Heboh Siswa Sayat Tangan, Ini 5 Fakta Penting Soal Obat Benzo

Suara.com – Puluhan siswa menyayat tangan mereka di Pekanbaru, Riau. Para siswa diduga melakukan hal tersebut usai mengonsumsi minuman torpedo.

Laporan Badan Narkotika Nasional Provinsi (BNNP) Riau menyebut sejumlah siswa diketahui memiliki hasil tes urine positif benzodiazepine, lantaran diduga terlalu banyak mengonsumsi minuman torpedo.

Benzodiazepine atau lazim disebut benzo, sejatinya merupakan payung bagi jenis obat penenang yang lazim digunakan oleh pasien gangguan jiwa. Beberapa jenis obat yang tergolong benzodiazepine antara lain alprazolam, chlordiazepoxide, diazepam, estazolam dan juga triazolam.

Nah, dirangkum dari berbagai sumber, berikut 5 fakta penting tentang obat benzodiazepine:

1. Fungsi benzodiazepine

Seperti sudah dijelaskan sebelumnya, benzodiazepine adalah obat penenang yang biasa diresepkan bagi pasien gangguan jiwa. Obat ini memiliki beragam fungsi tergantung jenisnya.

Alprazolam digunakan untuk meredakan serangan panik dan rasa cemas yang dialami pasien gangguan kecemasan.

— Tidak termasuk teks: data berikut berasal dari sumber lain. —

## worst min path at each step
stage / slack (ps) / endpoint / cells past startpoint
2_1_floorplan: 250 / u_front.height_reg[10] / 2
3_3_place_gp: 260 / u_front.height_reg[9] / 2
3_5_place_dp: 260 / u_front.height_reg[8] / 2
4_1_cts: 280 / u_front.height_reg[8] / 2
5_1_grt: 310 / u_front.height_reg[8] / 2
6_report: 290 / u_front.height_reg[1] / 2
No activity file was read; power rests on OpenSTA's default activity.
<file path="config.mk">
export PLATFORM = sky130hd
export DESIGN_NAME = cordic_fixed_sine
export DESIGN_NICKNAME = d
export VERILOG_FILES = /design/src/design/csine_pkg.sv /design/src/design/cordic_fixed_sine.sv /design/src/design/csine_csr.sv /design/src/design/csine_datapath.sv /design/src/design/csine_ctrl.sv
export SDC_FILE = /design/constraint.sdc
export NUM_CORES = 2
export LEC_CHECK = 0
export ABC_CLOCK_PERIOD_IN_PS = 9750
export BUFFER_PORTS_ARGS = -buffer_cell sky130_fd_sc_hd__buf_2
export CAP_MARGIN = 30
export CORE_ASPECT_RATIO = 1.25
export CORE_MARGIN = 3
export CORE_UTILIZATION = 50
export CTS_CLUSTER_DIAMETER = 100
export CTS_CLUSTER_SIZE = 16
export DETAILED_ROUTE_END_ITERATION = 12
export HOLD_SLACK_MARGIN = 0.1
export PLACE_DENSITY = 0.71
export SETUP_SLACK_MARGIN = 0.02
export SLEW_MARGIN = 20
export SYNTH_ARGS = -nofsm -noshare
export SYNTH_HDL_FRONTEND = slang
export SYNTH_SLANG_ARGS = --single-unit
export TNS_END_PERCENT = 10
</file>
<file path="constraint.sdc">
create_clock -name clock -period 9.75 [get_ports clock]
set_input_delay 1.4625 -clock clock [delete_from_list [all_inputs] [get_ports clock]]
set_output_delay 1.4625 -clock clock [all_outputs]
set_load 0.03 [all_outputs]
</file>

Diazepam yang dijual dengan merek Valium merupakan obat yang memiliki efek sedatif kuat dan biasanya diresepkan bagi pasien insomnia, kejang-kejang, dan kecanduan alkohol.

2. Golongan obat

Tergolong sebagai obat daftar G, seluruh jenis benzodiazepine merupakan obat keras yang penggunaannya harus dengan resep dokter.

Penggunaan obat benzodiazepine tanpa resep dokter bisa membuat seseorang terjerat pasal pelanggaran narkotika, dan diancam hukuman penjara.

3. Cara kerja

Benzodiazepine bekerja langsung di sistem saraf pusat dan memengaruhi proses pengiriman sinyal di otak. Zat aktif pada benzodiazepine mengembalikan otak yang tadinya terlalu aktif dan tertekan menjadi normal, sehingga muncul perasaan rileks dan tenang.

Sinyal tenang yang dihasilkan oleh obat benzodiazepine ini lalu disebarkan ke seluruh tubuh lewat sel saraf.

4. Efek samping

Seperti obat pada umumnya, konsumsi benzodiazepine bisa menyebabkan efek samping seperti rasa ngantuk, bingung, pusing, hingga kehilangan kemampuan menentukan arah. Jika efek samping yang muncul parah, konsumsi benzodiazepine dapat menyebabkan gangguan penglihatan, penurunan kesadaran hingga sakit kepala dan gejala depresi.

Overdosis benzodiazepine dapat menyebabkan seseorang koma karena sulit bernapas. Penggunaan obat benzodiazepine dalam jangka panjang juga dapat meningkatkan risiko demensia dan pikun.

5. Risiko penyalahgunaan

Tak sedikit pejabat hingga selebriti yang harus masuk bui atau menjalani rehabilitasi karena penyalahgunaan benzodiazepine. Hal ini dikarenakan penggunaan benzodiazepine yang tidak sesuai kegunaannya.

Xanax misalnya, lazim digunakan untuk obat tidur, padahal sejatinya merupakan obat untuk meredakan serangan panik dan gangguan cemas.

Konsumsi benzodiazepine yang berlebihan juga bisa membuat fungsi otak kacau, dan menimbulkan efek ketagihan.